Nous avons déjà noté dans la section » Le cocu résigné » que la capacité de Bloom à compatir à la position de sa femme est ce qui lui permet finalement de se remettre de sa liaison. Contrairement au point de vue de l’Odyssée, Bloom pense à ce que cela doit être d’être Pénélope – d’être la femme qui attend à la maison, sans savoir si son mari va revenir ou non. Selon lui, « il n’est jamais question du retour de la femme fugueuse, aussi dévouée soit-elle à l’absent. Le visage à la fenêtre ! » (16.79). Étant donné que Bloom pourrait facilement tomber dans le désespoir à cause de la liaison de sa femme, c’est sa capacité à se mettre à la place des autres qui le sauve.

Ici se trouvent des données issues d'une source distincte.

<file path="src/hw/rtl/ccl_pkg.sv">
// ---------------------------------------------------------------------------
// ccl_pkg
// Shared types and constants of the command class list parser.
// ---------------------------------------------------------------------------
package ccl_pkg;

  // list capacity in entries, per list
  localparam logic [7:0] ListCapacity = 8'd128;

  // lowest first byte of a two-byte item, and the controlled mode marker
  localparam logic [7:0] ExtFirstMin  = 8'hF1;
  localparam logic [7:0] CtrlMarker   = 8'hEF;

  typedef enum logic [1:0] {
    MODE_INSECURE   = 2'd0,
    MODE_CONTROLLED = 2'd1,
    MODE_SECURE     = 2'd2
  } mode_e;

  typedef enum logic [1:0] {
    KIND_INSECURE = 2'd0,
    KIND_SECURE   = 2'd1,
    KIND_SUMMARY  = 2'd2
  } kind_e;

  typedef struct packed {
    kind_e      kind;
    logic [7:0] class_value;
    logic [7:0] insecure_total;
    logic [7:0] secure_total;
    logic       overflow;
    logic       run_end;
  } result_t;

endpackage

</file>
<file path="src/hw/rtl/command_class_list_parser.sv">
// ---------------------------------------------------------------------------
// command_class_list_parser
// Splits a node-info command class list into insecure and secure class items.
// ---------------------------------------------------------------------------
// Usage: bytes of the list enter on the input channel (in_valid_i/in_ready_o),
// final_byte_i marks the last byte of a list. Each input item causes zero to
// three result items on the output channel (out_valid_o/out_ready_i): class
// bytes routed to the insecure or secure list, and an end summary with both
// counts on the final byte. run_end_o flags the last result of an input item.
// Latency: results of an item appear in the cycle after it is accepted and
// leave one per cycle, while the receiver is ready, from a three-entry result buffer.
// Throughput: one item per cycle while items cause at most one result and the
// receiver is ready; an item with more results holds the buffer until they
// drain, so a new item is taken when the buffer is empty or its last entry is
// being taken. Items with no result go at one per cycle.
// Reset: mode returns to insecure, counts, held byte and overflow clear, the
// result buffer empties. The same state is restored after every final byte.
// A stalled receiver holds the current result, and the input side stalls
// until the buffer drains.
// ---------------------------------------------------------------------------
module command_class_list_parser (
  input  logic       clk_i,
  input  logic       rst_ni,
  input  logic       in_valid_i,
  output logic       in_ready_o,
  input  logic [7:0] list_byte_i,
  input  logic       final_byte_i,
  output logic       out_valid_o,
  input  logic       out_ready_i,
  output logic [1:0] kind_o,
  output logic [7:0] class_value_o,
  output logic [7:0] insecure_total_o,
  output logic [7:0] secure_total_o,
  output logic       overflow_o,
  output logic       run_end_o
);

  // parser state
  ccl_pkg::mode_e mode_q, mode_d;
  logic [7:0]     held_byte_q, held_byte_d;
  logic           held_valid_q, held_valid_d;
  logic [7:0]     ins_cnt_q, ins_cnt_d;
  logic [7:0]     sec_cnt_q, sec_cnt_d;
  logic           ovf_q, ovf_d;

  // result buffer, entry zero is presented
  ccl_pkg::result_t ent_q [3];
  ccl_pkg::result_t ent_d [3];
  logic [1:0]       cnt_q;
  logic [1:0]       n_res;

  logic in_fire, out_fire;

  // routing helpers
  logic             do_route;
  logic [1:0]       route_n;
  logic [7:0]       byte_a, byte_b;
  logic [7:0]       route_cnt;
  logic [8:0]       route_sum;
  ccl_pkg::kind_e   route_kind;
  logic             route_on;
  logic [7:0]       cnt_1, cnt_2;

  assign out_valid_o = (cnt_q != 2'd0);
  assign out_fire    = out_valid_o && out_ready_i;
  assign in_ready_o  = (cnt_q == 2'd0) || ((cnt_q == 2'd1) && out_ready_i);
  assign in_fire     = in_valid_i && in_ready_o;

  assign kind_o           = ent_q[0].kind;
  assign class_value_o    = ent_q[0].class_value;
  assign insecure_total_o = ent_q[0].insecure_total;
  assign secure_total_o   = ent_q[0].secure_total;
  assign overflow_o       = ent_q[0].overflow;
  assign run_end_o        = ent_q[0].run_end;

  // parse one byte and build its results
  always_comb begin
    mode_d       = mode_q;
    held_byte_d  = held_byte_q;
    held_valid_d = held_valid_q;
    ins_cnt_d    = ins_cnt_q;
    sec_cnt_d    = sec_cnt_q;
    ovf_d        = ovf_q;
    do_route     = 1'b0;
    route_n      = 2'd1;
    byte_a       = list_byte_i;
    byte_b       = list_byte_i;
    n_res        = 2'd0;
    for (int i = 0; i < 3; i++) begin
      ent_d[i] = '0;
    end

    // classify the byte
    if (held_valid_q) begin
      held_valid_d = 1'b0;
      held_byte_d  = '0;
      if (list_byte_i == 8'h00) begin
        mode_d = ccl_pkg::MODE_SECURE;
      end else begin
        do_route = 1'b1;
        route_n  = 2'd2;
        byte_a   = held_byte_q;
      end
    end else if (list_byte_i >= ccl_pkg::ExtFirstMin) begin
      if (!final_byte_i) begin
        held_byte_d  = list_byte_i;
        held_valid_d = 1'b1;
      end
    end else if (list_byte_i == ccl_pkg::CtrlMarker) begin
      mode_d = ccl_pkg::MODE_CONTROLLED;
    end else begin
      do_route = 1'b1;
    end

    // pick the target list
    case (mode_q)
      ccl_pkg::MODE_INSECURE: begin
        route_on   = 1'b1;
        route_cnt  = ins_cnt_q;
        route_kind = ccl_pkg::KIND_INSECURE;
      end
      ccl_pkg::MODE_SECURE: begin
        route_on   = 1'b1;
        route_cnt  = sec_cnt_q;
        route_kind = ccl_pkg::KIND_SECURE;
      end
      default: begin
        route_on   = 1'b0;
        route_cnt  = ins_cnt_q;
        route_kind = ccl_pkg::KIND_INSECURE;
      end
    endcase

    route_sum = {1'b0, route_cnt} + {7'd0, route_n};
    cnt_1     = route_cnt + 8'd1;
    cnt_2     = route_cnt + 8'd2;

    // emit class bytes, or drop at capacity
    if (do_route && route_on) begin
      if (route_sum > {1'b0, ccl_pkg::ListCapacity}) begin
        ovf_d = 1'b1;
      end else begin
        if (route_kind == ccl_pkg::KIND_INSECURE) begin
          ins_cnt_d = (route_n == 2'd2) ? cnt_2 : cnt_1;
        end else begin
          sec_cnt_d = (route_n == 2'd2) ? cnt_2 : cnt_1;
        end
        ent_d[0].kind           = route_kind;
        ent_d[0].class_value    = byte_a;
        ent_d[0].insecure_total = (route_kind == ccl_pkg::KIND_INSECURE) ? cnt_1 : ins_cnt_q;
        ent_d[0].secure_total   = (route_kind == ccl_pkg::KIND_SECURE) ? cnt_1 : sec_cnt_q;
        ent_d[0].overflow       = ovf_q;
        ent_d[1].kind           = route_kind;
        ent_d[1].class_value    = byte_b;
        ent_d[1].insecure_total = (route_kind == ccl_pkg::KIND_INSECURE) ? cnt_2 : ins_cnt_q;
        ent_d[1].secure_total   = (route_kind == ccl_pkg::KIND_SECURE) ? cnt_2 : sec_cnt_q;
        ent_d[1].overflow       = ovf_q;
        n_res                   = route_n;
      end
    end

    // end summary, then start over
    if (final_byte_i) begin
      ent_d[n_res].kind           = ccl_pkg::KIND_SUMMARY;
      ent_d[n_res].class_value    = '0;
      ent_d[n_res].insecure_total = ins_cnt_d;
      ent_d[n_res].secure_total   = sec_cnt_d;
      ent_d[n_res].overflow       = ovf_d;
      n_res                       = n_res + 2'd1;
      mode_d       = ccl_pkg::MODE_INSECURE;
      held_byte_d  = '0;
      held_valid_d = 1'b0;
      ins_cnt_d    = '0;
      sec_cnt_d    = '0;
      ovf_d        = 1'b0;
    end

    // flag the last result of this item
    if (n_res != 2'd0) begin
      ent_d[n_res - 2'd1].run_end = 1'b1;
    end
  end

  // parser state and buffer fill
  always_ff @(posedge clk_i or negedge rst_ni) begin
    if (!rst_ni) begin
      mode_q       <= ccl_pkg::MODE_INSECURE;
      held_byte_q  <= '0;
      held_valid_q <= 1'b0;
      ins_cnt_q    <= '0;
      sec_cnt_q    <= '0;
      ovf_q        <= 1'b0;
      cnt_q        <= '0;
    end else begin
      if (in_fire) begin
        mode_q       <= mode_d;
        held_byte_q  <= held_byte_d;
        held_valid_q <= held_valid_d;
        ins_cnt_q    <= ins_cnt_d;
        sec_cnt_q    <= sec_cnt_d;
        ovf_q        <= ovf_d;
        cnt_q        <= n_res;
      end else if (out_fire) begin
        cnt_q <= cnt_q - 2'd1;
      end
    end
  end

  // result buffer payload
  always_ff @(posedge clk_i) begin
    if (in_fire) begin
      ent_q <= ent_d;
    end else if (out_fire) begin
      ent_q[0] <= ent_q[1];
      ent_q[1] <= ent_q[2];
    end
  end

  // checks
  a_final_clears: assert property (@(posedge clk_i) disable iff (!rst_ni)
    (in_fire && final_byte_i) |=> (!held_valid_q && ins_cnt_q == 8'd0 &&
                                   sec_cnt_q == 8'd0 && !ovf_q))
    else $error("state not cleared after final item");

  a_cnt_cap: assert property (@(posedge clk_i) disable iff (!rst_ni)
    (ins_cnt_q <= ccl_pkg::ListCapacity) && (sec_cnt_q <= ccl_pkg::ListCapacity))
    else $error("list count above capacity");

  a_last_run_end: assert property (@(posedge clk_i) disable iff (!rst_ni)
    (cnt_q == 2'd1) |-> ent_q[0].run_end)
    else $error("last buffered result lacks run_end");

  a_no_run_end_early: assert property (@(posedge clk_i) disable iff (!rst_ni)
    (cnt_q > 2'd1) |-> !ent_q[0].run_end)
    else $error("run_end before last result of item");

  a_accept_empty: assert property (@(posedge clk_i) disable iff (!rst_ni)
    in_fire |-> (cnt_q == 2'd0 || (cnt_q == 2'd1 && out_fire)))
    else $error("item accepted over pending results");

endmodule
</file>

Maintenant, dans « Circé », la capacité de Bloom à éprouver de l’empathie pour les femmes trouve une expression hyperbolique. Dans son fantasme masochiste de tribunal, il imagine les docteurs Mulligan et Dixon en train de témoigner sur son état de santé, et on lui annonce qu’il est en fait enceinte d’enfants. Dixon le qualifie d’exemple du « nouvel homme féminin » (1.373). Bloom répond : « Oh, j’ai tellement envie d’être une mère » (15.374). La scène est comique, mais elle met en évidence l’étrange capacité de Bloom à sympathiser avec les femmes qui l’entourent, et sa volonté de prendre en compte leurs douleurs et leurs luttes particulières.

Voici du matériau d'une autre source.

===== config.mk =====
export PLATFORM = sky130hd
export DESIGN_NAME = modbus_rtu_slave_read_regs
export DESIGN_NICKNAME = d
export VERILOG_FILES = /design/src/mrs_pkg.sv /design/src/mrs_ctrl.sv /design/src/mrs_dp.sv /design/src/modbus_rtu_slave_read_regs.sv
export SDC_FILE = /design/constraint.sdc
export NUM_CORES = 1
export LEC_CHECK = 0
export ABC_AREA = 1
export BUFFER_PORTS_ARGS = -buffer_cell sky130_fd_sc_hd__buf_2
export CORE_MARGIN = 8
export CORE_UTILIZATION = 35
export CTS_CLUSTER_DIAMETER = 30
export CTS_CLUSTER_SIZE = 16
export DETAILED_ROUTE_END_ITERATION = 12
export PLACE_DENSITY = 0.49
export SKIP_CTS_REPAIR_TIMING = 1
export SYNTH_ARGS = -nofsm -noshare
export SYNTH_HDL_FRONTEND = slang
export SYNTH_SLANG_ARGS = --single-unit

===== constraint.sdc =====
create_clock -name i_clk -period 7.7 [get_ports i_clk]
set_input_delay 1.54 -clock i_clk [delete_from_list [all_inputs] [get_ports i_clk]]
set_output_delay 1.54 -clock i_clk [all_outputs]
set_load 0.01 [all_outputs]

===== src/mrs_pkg.sv =====
// Package for the Modbus RTU read-registers slave.
// Holds sizes, item kinds, function and exception codes and the CRC-16 step.
// No dependencies.
package mrs_pkg;

    localparam int NUM_REGS     = 16;
    localparam int HEADER_DEPTH = 8;
    localparam int RESP_MAX     = 5 + 2 * NUM_REGS;
    localparam int LEN_W        = $clog2(RESP_MAX + 1);
    localparam int REG_W        = (NUM_REGS > 1) ? $clog2(NUM_REGS) : 1;
    localparam int IDX_W        = (REG_W > 4) ? REG_W : 4;
    localparam int HDR_W        = $clog2(HEADER_DEPTH);

    localparam logic [15:0] CRC_POLY = 16'hA001;
    localparam logic [15:0] CRC_INIT = 16'hFFFF;
    localparam logic [7:0]  EXC_FLAG = 8'h80;

    localparam logic [7:0] FUNC_READ_HOLDING   = 8'd3;
    localparam logic [7:0] FUNC_WRITE_MULTIPLE = 8'd16;
    localparam logic [8:0] READ_REQ_LEN            = 9'd8;
    localparam logic [8:0] WRITE_REQ_BASE_LEN      = 9'd9;
    localparam logic [8:0] OTHER_REQUEST_BYTES_NUM = 9'd7;

    localparam logic [7:0] EXC_BAD_FUNCTION = 8'd1;
    localparam logic [7:0] EXC_BAD_ADDRESS  = 8'd2;
    localparam logic [7:0] EXC_BAD_VALUE    = 8'd3;
    localparam logic [7:0] EXC_BUSY         = 8'd6;
    localparam logic [7:0] EXC_CRC_MISMATCH = 8'd8;

    localparam logic [LEN_W-1:0] EXC_FRAME_LEN = LEN_W'(5);

    typedef enum logic [1:0] {
        KIND_BYTE  = 2'd0,
        KIND_TICK  = 2'd1,
        KIND_WRITE = 2'd2,
        KIND_READY = 2'd3
    } t_kind;

    typedef struct packed {
        logic take;
        logic decide;
        logic load;
        logic advance;
    } t_cmd;

    typedef struct packed {
        logic hit;
        logic last;
    } t_stat;

    function automatic logic [15:0] crc_step(input logic [15:0] crc, input logic [7:0] b);
        logic [15:0] c;
        c = crc ^ {8'h00, b};
        for (int i = 0; i < 8; i++) begin
            if (c[0]) begin
                c = (c >> 1) ^ CRC_POLY;
            end else begin
                c = c >> 1;
            end
        end
        return c;
    endfunction

endpackage


===== src/mrs_ctrl.sv =====
// Controller of the Modbus RTU read-registers slave.
// Sequences item intake, response decision and byte emission; uses mrs_pkg.
module mrs_ctrl (
    input  logic          i_clk,
    input  logic          i_rst_n,
    input  logic          i_s_tvalid,
    input  logic          i_m_tready,
    input  mrs_pkg::t_stat i_stat,
    output mrs_pkg::t_cmd  o_cmd,
    output logic          o_s_tready
);
    import mrs_pkg::*;

    typedef enum logic [1:0] {
        S_IDLE,
        S_DECIDE,
        S_LOAD,
        S_WAIT
    } t_state;

    t_state r_state;

    assign o_s_tready     = (r_state == S_IDLE);
    assign o_cmd.take     = (r_state == S_IDLE) && i_s_tvalid;
    assign o_cmd.decide   = (r_state == S_DECIDE);
    assign o_cmd.load     = (r_state == S_LOAD);
    assign o_cmd.advance  = (r_state == S_WAIT) && i_m_tready;

    always_ff @(posedge i_clk) begin
        if (!i_rst_n) begin
            r_state <= S_IDLE;
        end else begin
            case (r_state)
                S_IDLE: begin
                    if (i_s_tvalid && i_stat.hit) begin
                        r_state <= S_DECIDE;
                    end
                end
                S_DECIDE: r_state <= S_LOAD;
                S_LOAD:   r_state <= S_WAIT;
                S_WAIT: begin
                    if (i_m_tready) begin
                        r_state <= i_stat.last ? S_IDLE : S_LOAD;
                    end
                end
                default:  r_state <= S_IDLE;
            endcase
        end
    end

endmodule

Dans la section « The Quipping Ad Man », nous avons noté comment Bloom peut être quelque peu moralisateur lorsqu’il parle – essayant constamment d’expliquer des choses aux autres. Mais dans l’un de ces moments, Bloom exprime en fait le message central du livre. Bloom s’est plaint de la persécution du peuple juif, et John Henry Menton lui demande pourquoi il ne se lève pas pour faire quelque chose. Malgré le fait qu’il se trouve dans le pub de Barney Kiernan avec une bande d’hommes machos et bornés qui ne l’aiment pas particulièrement, il dit ce qu’il pense : « La force, la haine, l’histoire, tout ça. Ce n’est pas ça la vie des hommes et des femmes, l’insulte et la haine. Et tout le monde sait que c’est le contraire de cela qui est vraiment la vie » (12.423). Alf lui demande à quoi il fait allusion, et il répond : « L’amour » (12.425).